### Source data
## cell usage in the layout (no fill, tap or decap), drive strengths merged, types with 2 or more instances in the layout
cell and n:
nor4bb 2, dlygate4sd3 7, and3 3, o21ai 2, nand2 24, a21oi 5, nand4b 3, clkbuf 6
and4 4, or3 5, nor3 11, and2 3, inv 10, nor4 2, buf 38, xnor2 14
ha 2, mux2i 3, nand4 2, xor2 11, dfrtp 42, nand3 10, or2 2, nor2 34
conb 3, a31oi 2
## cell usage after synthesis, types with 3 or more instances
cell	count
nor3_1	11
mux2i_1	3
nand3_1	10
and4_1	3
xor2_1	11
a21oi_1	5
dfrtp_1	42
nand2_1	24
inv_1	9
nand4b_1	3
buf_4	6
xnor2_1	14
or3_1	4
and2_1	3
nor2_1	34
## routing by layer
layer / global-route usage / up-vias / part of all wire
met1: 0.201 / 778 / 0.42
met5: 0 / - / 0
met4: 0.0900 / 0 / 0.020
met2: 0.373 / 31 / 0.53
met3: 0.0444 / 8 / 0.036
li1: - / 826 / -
File: src/pkg/ctsf_pkg.sv
// Shared constants, field layout and decode helpers for the completion framer.
// Assumes a 512-bit completion stream with 16 Dword keep bits, one clock domain.
package ctsf_pkg;

   // Stream geometry
   localparam int DATA_W     = 512;
   localparam int KEEP_W     = 16;
   localparam int SIDEBAND_W = 183;
   localparam int FRAME_W    = 16;

   // Framing field positions within the completion sideband
   localparam int START_FLAGS_LSB  = 0;
   localparam int FIRST_START_LSB  = 2;
   localparam int SECOND_START_LSB = 4;
   localparam int END_FLAGS_LSB    = 6;
   localparam int FIRST_END_LSB    = 8;
   localparam int SECOND_END_LSB   = 12;

   // Start and end count codes
   localparam logic [1:0] CNT_NONE = 2'h0;
   localparam logic [1:0] CNT_ONE  = 2'h1;
   localparam logic [1:0] CNT_RSVD = 2'h2;
   localparam logic [1:0] CNT_TWO  = 2'h3;

   // Start position codes
   localparam logic [1:0] POS_LANE0  = 2'h0;
   localparam logic [1:0] POS_LANE32 = 2'h2;

   // Reset values
   localparam logic RST_PROTO_ERR = 1'b0;

   typedef struct packed {
      logic [3:0] secondEndOffset;
      logic [3:0] firstEndOffset;
      logic [1:0] tlpEndFlags;
      logic [1:0] secondStartPosition;
      logic [1:0] firstStartPosition;
      logic [1:0] tlpStartFlags;
   } ctsf_frame_t;

   typedef struct packed {
      logic [DATA_W-1:0] data;
      logic [KEEP_W-1:0] keep;
      ctsf_frame_t       frame;
   } ctsf_beat_t;

   typedef enum logic [0:0] {
      ST_IDLE = 1'b0,
      ST_OPEN = 1'b1
   } ctsf_state_t;

   // Number of TLPs a start or end code announces; reserved reads as none
   function automatic logic [1:0] ctsf_count(input logic [1:0] code);
      logic [1:0] n;
      n = 2'h0;
      case (code)
         CNT_ONE: n = 2'h1;
         CNT_TWO: n = 2'h2;
         default: n = 2'h0;
      endcase
      return n;
   endfunction : ctsf_count

   function automatic logic ctsf_count_rsvd(input logic [1:0] code);
      return code == CNT_RSVD;
   endfunction : ctsf_count_rsvd

   // Index of the highest kept Dword, zero when nothing is kept
   function automatic logic [3:0] ctsf_last_dword(input logic [KEEP_W-1:0] keep);
      logic [3:0] idx;
      idx = 4'h0;
      for (int i = 0; i < KEEP_W; i++) begin
         if (keep[i]) begin
            idx = 4'(i);
         end
      end
      return idx;
   endfunction : ctsf_last_dword

endpackage : ctsf_pkg

File: src/core/ctsf_framer.sv
// Completion stream framer: accepts user completion beats and presents them
// to the core with one uniform framing form, whether straddle is on or off.
// Assumes the sender holds data stable while ready is low, and that the
// straddle selection changes only between TLPs.
//
// Overview of operation
// - With straddle the start flags mean none, one or two TLPs beginning, with code 10 reserved.
// - The start flags are used only with straddle; otherwise a first beat is the one after a last beat.
// - The first start position is lane 0 for code 00 and lane 32 for code 10, the others reserved.
// - The second start position is used only with straddle and must be 10, meaning lane 32.
// - The end flags mark the last beat of each TLP, meaning none, one or two ending, with 10 reserved.
// - Without straddle the end flags are ignored and the end comes from last and the keep bits.
// - The first end offset gives the last Dword of the first TLP ending, valid with end bit 0.
// - The second end offset gives the last Dword of the second TLP ending, valid with end bit 1.
// - With straddle the last signal is disregarded and only the sideband flags frame TLPs.
module ctsf_framer
   import ctsf_pkg::*;
#(
   parameter int DATA_WIDTH = DATA_W,
   parameter int KEEP_WIDTH = KEEP_W
) (
   // Clock and reset
   input  wire logic                    sys_clk,
   input  wire logic                    rst_b,
   // Mode
   input  wire logic                    straddleEn,
   // Completion stream from user logic
   input  wire logic [DATA_WIDTH-1:0]   s_axis_cc_tdata,
   input  wire logic [KEEP_WIDTH-1:0]   s_axis_cc_tkeep,
   input  wire logic                    s_axis_cc_tlast,
   input  wire logic                    s_axis_cc_tvalid,
   input  wire logic [SIDEBAND_W-1:0]   completionSideband,
   output logic [3:0]                   s_axis_cc_tready,
   // Framed beats towards the core
   output logic                         beatValid,
   input  wire logic                    beatReady,
   output logic [DATA_WIDTH-1:0]        beatData,
   output logic [KEEP_WIDTH-1:0]        beatKeep,
   output ctsf_frame_t                  beatFrame,
   // Status
   output logic                         protoErr
);

   // Refused while elaborating; the packed beat type fixes the layout
   if (DATA_WIDTH != DATA_W || KEEP_WIDTH != KEEP_W) begin : g_bad_layout
      $error("ctsf_framer: only the 512-bit, 16-Dword layout is served");
   end

   typedef struct packed {
      ctsf_state_t pktState;
      logic        protoErr;
   } ctsf_top_state_t;

   ctsf_top_state_t topReg;
   ctsf_top_state_t topNext;

   ctsf_frame_t decFrame;
   ctsf_beat_t  inBeat;
   ctsf_beat_t  outBeat;
   logic        decOpen;
   logic        decRsvd;
   logic        decCount;
   logic        bufReady;
   logic        accept;

   assign accept = s_axis_cc_tvalid && bufReady;

   ctsf_frame_decode u_decode (
      .straddleEn    (straddleEn),
      .pktOpen       (topReg.pktState == ST_OPEN),
      .sidebandFrame (completionSideband[FRAME_W-1:0]),
      .beatLast      (s_axis_cc_tlast),
      .beatKeep      (s_axis_cc_tkeep),
      .normFrame     (decFrame),
      .nextOpen      (decOpen),
      .rsvdErr       (decRsvd),
      .countErr      (decCount)
   );

   always_comb begin
      inBeat       = '0;
      inBeat.data  = s_axis_cc_tdata;
      inBeat.keep  = s_axis_cc_tkeep;
      inBeat.frame = decFrame;
   end

   // Packet tracking and error pulse advance only on an accepted beat
   always_comb begin
      topNext          = topReg;
      topNext.protoErr = 1'b0;
      if (accept) begin
         case (topReg.pktState)
            ST_IDLE: topNext.pktState = decOpen ? ST_OPEN : ST_IDLE;
            ST_OPEN: topNext.pktState = decOpen ? ST_OPEN : ST_IDLE;
            default: topNext.pktState = ST_IDLE;
         endcase
         topNext.protoErr = decRsvd || decCount;
      end
   end

   always_ff @(posedge sys_clk) begin
      if (!rst_b) begin
         topReg.pktState <= ST_IDLE;
         topReg.protoErr <= RST_PROTO_ERR;
      end else begin
         topReg <= topNext;
      end
   end

   // Buffer absorbs a downstream stall without losing an accepted beat
   ctsf_skid_buf #(
      .WIDTH ($bits(ctsf_beat_t))
   ) u_buf (
      .sys_clk  (sys_clk),
      .rst_b    (rst_b),
      .inValid  (s_axis_cc_tvalid),
      .inReady  (bufReady),
      .inData   (inBeat),
      .outValid (beatValid),
      .outReady (beatReady),
      .outData  (outBeat)
   );

   assign s_axis_cc_tready = {4{bufReady}};
   assign beatData         = outBeat.data;
   assign beatKeep         = outBeat.keep;
   assign beatFrame        = outBeat.frame;
   assign protoErr         = topReg.protoErr;

   // Helper: what the sideband itself carried on this beat
   logic [1:0] sbStart;
   logic [1:0] sbEnd;
   assign sbStart = completionSideband[START_FLAGS_LSB +: 2];
   assign sbEnd   = completionSideband[END_FLAGS_LSB +: 2];

   chk_nostr_first_beat: assert property (
      @(posedge sys_clk) disable iff (!rst_b)
      (accept && !straddleEn) |->
         decFrame.tlpStartFlags[0] == (topReg.pktState == ST_IDLE)
         && decFrame.tlpStartFlags[1] == 1'b0)
      else $error("start flag not derived from previous last beat");

   chk_nostr_after_last: assert property (
      @(posedge sys_clk) disable iff (!rst_b)
      (accept && !straddleEn && s_axis_cc_tlast) ##1 (accept && !straddleEn) |->
         decFrame.tlpStartFlags == CNT_ONE)
      else $error("beat after last not marked as first beat");

   chk_nostr_lane_zero: assert property (
      @(posedge sys_clk) disable iff (!rst_b)
      (accept && !straddleEn) |->
         decFrame.firstStartPosition == POS_LANE0 && decFrame.secondStartPosition == POS_LANE0)
      else $error("start position not forced to lane 0");

   chk_nostr_end_keep: assert property (
      @(posedge sys_clk) disable iff (!rst_b)
      (accept && !straddleEn && s_axis_cc_tlast && s_axis_cc_tkeep == 16'h00ff) |->
         decFrame.tlpEndFlags == CNT_ONE && decFrame.firstEndOffset == 4'h7)
      else $error("end offset not taken from keep bits");

   chk_nostr_end_ignore: assert property (
      @(posedge sys_clk) disable iff (!rst_b)
      (accept && !straddleEn && !s_axis_cc_tlast) |->
         decFrame.tlpEndFlags == CNT_NONE && topNext.pktState == ST_OPEN)
      else $error("sideband end flags leaked through without straddle");

   chk_str_sideband: assert property (
      @(posedge sys_clk) disable iff (!rst_b)
      (accept && straddleEn) |->
         decFrame.tlpStartFlags == sbStart && decFrame.tlpEndFlags == sbEnd
         && decFrame.firstEndOffset == completionSideband[FIRST_END_LSB +: 4]
         && decFrame.secondEndOffset == completionSideband[SECOND_END_LSB +: 4])
      else $error("straddle framing not taken from sideband");

   chk_str_two_starts: assert property (
      @(posedge sys_clk) disable iff (!rst_b)
      (accept && straddleEn && sbStart == CNT_TWO
       && completionSideband[SECOND_START_LSB +: 2] != POS_LANE32) |=> protoErr)
      else $error("bad second start position not flagged");

   chk_str_rsvd_code: assert property (
      @(posedge sys_clk) disable iff (!rst_b)
      (accept && straddleEn && (sbStart == CNT_RSVD || sbEnd == CNT_RSVD)) |=> protoErr)
      else $error("reserved count code not flagged");

   chk_str_open_track: assert property (
      @(posedge sys_clk) disable iff (!rst_b)
      (accept && straddleEn && topReg.pktState == ST_IDLE && sbStart == CNT_ONE
       && sbEnd == CNT_NONE && completionSideband[FIRST_START_LSB] == 1'b0)
      |=> topReg.pktState == ST_OPEN && !protoErr)
      else $error("single start without end did not open a TLP");

   chk_err_quiet: assert property (
      @(posedge sys_clk) disable iff (!rst_b)
      !accept |=> !protoErr)
      else $error("error pulse without an accepted beat");

   chk_buf_pass: assert property (
      @(posedge sys_clk) disable iff (!rst_b)
      (accept && !beatValid) |=> beatValid && beatFrame == $past(decFrame))
      else $error("accepted beat not presented next cycle");

   chk_ready_hold: assert property (
      @(posedge sys_clk) disable iff (!rst_b)
      (beatValid && !beatReady && !s_axis_cc_tready[0]) |=> $stable(beatData))
      else $error("stalled output changed while buffer full");

   chk_str_close_none: assert property (
      @(posedge sys_clk) disable iff (!rst_b)
      (accept && straddleEn && topReg.pktState == ST_IDLE && sbStart == CNT_NONE
       && sbEnd == CNT_ONE) |=> protoErr && topReg.pktState == ST_IDLE)
      else $error("end without an open TLP not flagged");

   chk_str_first_pos: assert property (
      @(posedge sys_clk) disable iff (!rst_b)
      (accept && straddleEn && sbStart != CNT_NONE
       && completionSideband[FIRST_START_LSB] == 1'b1) |=> protoErr)
      else $error("reserved first start position not flagged");

   chk_str_hand_over: assert property (
      @(posedge sys_clk) disable iff (!rst_b)
      (accept && straddleEn && topReg.pktState == ST_OPEN && sbStart == CNT_ONE
       && sbEnd == CNT_ONE && completionSideband[FIRST_START_LSB +: 2] == POS_LANE32)
      |=> topReg.pktState == ST_OPEN && !protoErr)
      else $error("closing and opening in one beat not tracked");

   chk_nostr_no_err: assert property (
      @(posedge sys_clk) disable iff (!rst_b)
      (accept && !straddleEn) |=> !protoErr)
      else $error("error raised without straddle");

   // Reset must leave the stream ready and the output side empty
   chk_reset_clear: assert property (
      @(posedge sys_clk)
      !rst_b |=> !beatValid && s_axis_cc_tready[0] && !protoErr
         && topReg.pktState == ST_IDLE)
      else $error("reset did not clear the framer");

endmodule : ctsf_framer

### What to do
Set down again, word for word, the stretch of records from the line with "offset not taken" to the line with "completionSideband[FIRST_END_LSB +: 4]", both of those lines included.

### Task response
      else $error("end offset not taken from keep bits");

   chk_nostr_end_ignore: assert property (
      @(posedge sys_clk) disable iff (!rst_b)
      (accept && !straddleEn && !s_axis_cc_tlast) |->
         decFrame.tlpEndFlags == CNT_NONE && topNext.pktState == ST_OPEN)
      else $error("sideband end flags leaked through without straddle");

   chk_str_sideband: assert property (
      @(posedge sys_clk) disable iff (!rst_b)
      (accept && straddleEn) |->
         decFrame.tlpStartFlags == sbStart && decFrame.tlpEndFlags == sbEnd
         && decFrame.firstEndOffset == completionSideband[FIRST_END_LSB +: 4]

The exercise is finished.